FIGURE 8. — **28c suppresses starvation-induced autophagy in the early stage of autophagosome formation.** A, MEFs stably expressing GFP-LC3 (*upper panels*) and GFP-WIPI1 (*lower panels*) were cultured for 2 h in regular medium, starvation medium, or starvation medium with 20 μg/ml of 28c. Cells were fixed and observed under a fluorescence microscope either directly (*lower panels*) or after immunostaining with anti-Atg16L antibody (*upper panels*). *Scale bars*, 10 μm. B, numbers of Atg16L and WIPI1 puncta per cell were counted. Data represent mean ± S.E. of three independent experiments, in each of which more than 100 cells were counted. C, MEFs stably expressing GFP-ULK1 were cultured for 2 h in regular medium, starvation medium, or starvation medium with 20 μg/ml of 28c in the presence or absence of 500 μm OA-BSA conjugate. Cells were fixed and observed under a fluorescence microscope after immunostaining with anti-GFP antibody. *Scale bars*, 10 μm. D, numbers of GFP-ULK1 puncta per cell were counted. Data represent mean ± S.E. of three independent experiments, in each of which more than 100 cells were counted. *, p < 0.05; **, p < 0.01.

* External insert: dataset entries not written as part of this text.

Background: an optimization exercise with open tools, aiming at small area. Do not read the settings as production practice.
In this exercise RTL edits were held to simulation tests only and were not proved equivalent to the original.
No activity file was given, so power comes from the tool's default toggle rates.

## flow/design.v (module list and top-level ports; edited modules follow where they fit)
// module generic_fifo_adv: 98 lines
// module trdb_lzc: 47 lines
// module trdb_apb_if: 24 lines
// module trdb_filter: 43 lines
// module trdb_branch_map: 44 lines
// module trdb_priority: 122 lines
// module trdb_timer: 45 lines
// module trdb_packet_emitter: 158 lines
// module trdb_align8: 162 lines
// module trdb_reg: 174 lines
// module trace_debugger: 452 lines
module trace_debugger
    #(parameter APB_ADDR_WIDTH = 32)
    (input logic                clk_i,
     input logic                rst_ni,
     input logic                test_mode_i,
     input logic                ivalid_i,  
     input logic                iexception_i,
     input logic                interrupt_i,
     input logic [CAUSELEN-1:0] cause_i,
     input logic [XLEN-1:0]     tval_i,
     input logic [PRIVLEN-1:0]  priv_i,
     input logic [XLEN-1:0]     iaddr_i,
     input logic [ILEN-1:0]     instr_i,
     input logic                compressed_i,
     input logic [APB_ADDR_WIDTH-1:0] apb_paddr_i,
     input logic [31:0]         apb_pwdata_i,
     input logic                apb_pwrite_i,
     input logic                apb_psel_i,
     input logic                apb_penable_i,
     output logic [31:0]        apb_prdata_o,
     output logic               apb_pready_o,
     output logic               apb_pslverr_o,
     output logic [XLEN-1:0]    packet_word_o,
     output logic               packet_word_valid_o,
     input logic                grant_i);
  // ...
==> flow/run.sh <==
#!/bin/bash
# synth_recipe.tcl (not shown) runs the flow's synth.tcl, then flattens the netlist and writes it again
# the make line also repeats each setting of config.mk as NAME=value (left out here)
make -C /OpenROAD-flow-scripts/flow DESIGN_CONFIG=/design/flow/config.mk WORK_HOME=/design/flow/orfs CLKGATE_MAP_FILE= SYNTH_SCRIPT=/design/flow/synth_recipe.tcl finish
==> flow/config.mk <==
export PLATFORM = sky130hd
export DESIGN_NAME = trace_debugger
export DESIGN_NICKNAME = trace_debugger
export VERILOG_FILES = /design/flow/design.v
export SDC_FILE = /design/flow/constraint.sdc
export NUM_CORES = 4
export LEC_CHECK = 0
export CAP_MARGIN = 20
export CORE_MARGIN = 2
export CORE_UTILIZATION = 40
export SLEW_MARGIN = 20
==> flow/constraint.sdc <==
create_clock -name core_clock -period 11.0 [get_ports {clk_i}]
set_input_delay 2.2000 -clock core_clock [delete_from_list [all_inputs] [get_ports {clk_i}]]
set_output_delay 2.2000 -clock core_clock [all_outputs]
set_load 0.01 [all_outputs]
==> run notes, run 1 <==
Distinct cells, synth 106; Seq/total area 37.33%; ANT cells 1; final core utilization 45.96%; Synth Warn # 10; Slew headroom 23.62%; CP endpoint i_packet_fifo.regs_q[197]; fin area 55130 µm²; P_sw 3.398 mW; Worst EP arrival 10.51 ns; drt pass-1 iters 7; multi-input combinational area share 47.11%; Vias 42050; critical path endpoint category flop; Placed Area 52050 µm²; power per cell area 170.1 nW/µm²; met2 WL 76.59 mm; Seq power 3.26 mW; # resized after CTS 0; Seq/Total Area, Yosys 42.48%; Sw Ratio 36.24%; met1 GRT Util 36.56%; Hold Path Origin instr_q[19]; reg-to-reg critical path startpoint iaddr0_q[3]; CP max FO 16; post-synthesis xor/xnor area fraction 2.532%; Synth Flop Type dfrtp_1; most used cell along the critical path buf_4; cells after synthesis 5296; total power 9.379 mW; Tap Cells 1612; largest net degree at the start of global routing 182; Via density 5.954; met3 routed WL 10.06 mm; Clk power 3.17 mW; Row Count 127; outcome finished clean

OA Supplementation Restores ULK1 Puncta Formation in the Presence of 28c

We next examined whether OA supplementation restores puncta formation of ULK1 in 28c-treated cells. As shown Fig. 8C, supplementation of media with OA-BSA conjugate restored starvation-induced formation of ULK1 puncta even in the presence of 28c. Fig. 8D shows the results of quantitative analyses of formation of GFP-ULK1 puncta. These observations suggest that unsaturated fatty acids produced by SCD1 are required for translocation of ULK1 to sites of autophagosome formation.

28c Inhibits Translocation of p62/SQSTM, but Not Atg9

Next, we investigated the effects of 28c on the localization of p62/SQSTM1 and Atg9, both of which act early in autophagosome formation. p62/SQSTM1 is the best characterized specific substrate of mammalian autophagy (28). Recent work has shown that p62/SQSTM1 translocates to sites of autophagosome formation after starvation, regardless of the presence or absence of ULK1 complex (37). Under nutrient-rich conditions, p62/SQSTM1 scarcely formed puncta, whereas following starvation, it formed many puncta (Fig. 9A). In the presence of 28c, p62/SQSTM1 did not form puncta after starvation, but addition of 500 μm OA-BSA conjugate to starvation medium containing 28c restored p62/SQSTM1 puncta formation (Fig. 9A). Fig. 9B shows the results of quantitative analyses of formation of p62/SQSTM1 puncta.

FIGURE 9. — **28c inhibits formation of p62/SQSTM1 puncta, but does not affect the change in Atg9 localization from a juxtanuclear to a peripheral pattern.** A, GFP-LC3 MEFs were cultured for 2 h in regular medium, starvation medium, or starvation medium with 20 μg/ml of 28c in the presence or absence 500 μm OA-BSA conjugate. Cells were processed for immunofluorescence microscopy with anti-p62/SQSTM1 antibody. *Scale bars*, 10 μm. B, numbers of p62/SQSTM1 puncta per cell were counted. Data represent mean ± S.E. of three independent experiments, in each of which more than 50 cells were counted. C, GFP-LC3 MEFs were cultured for 2 h in regular medium, starvation medium, or starvation medium with 20 μg/ml of 28c. Cells were processed for immunofluorescence microscopy to detect Atg9A. *Scale bars*, 10 μm. D, percent of cells exhibiting a juxtanuclear pattern of Atg9A. Data represent mean ± S.E. of three independent experiments, in each of which more than 30 cells were counted. NS, statistically not significant; *, p < 0.05; **, p < 0.01.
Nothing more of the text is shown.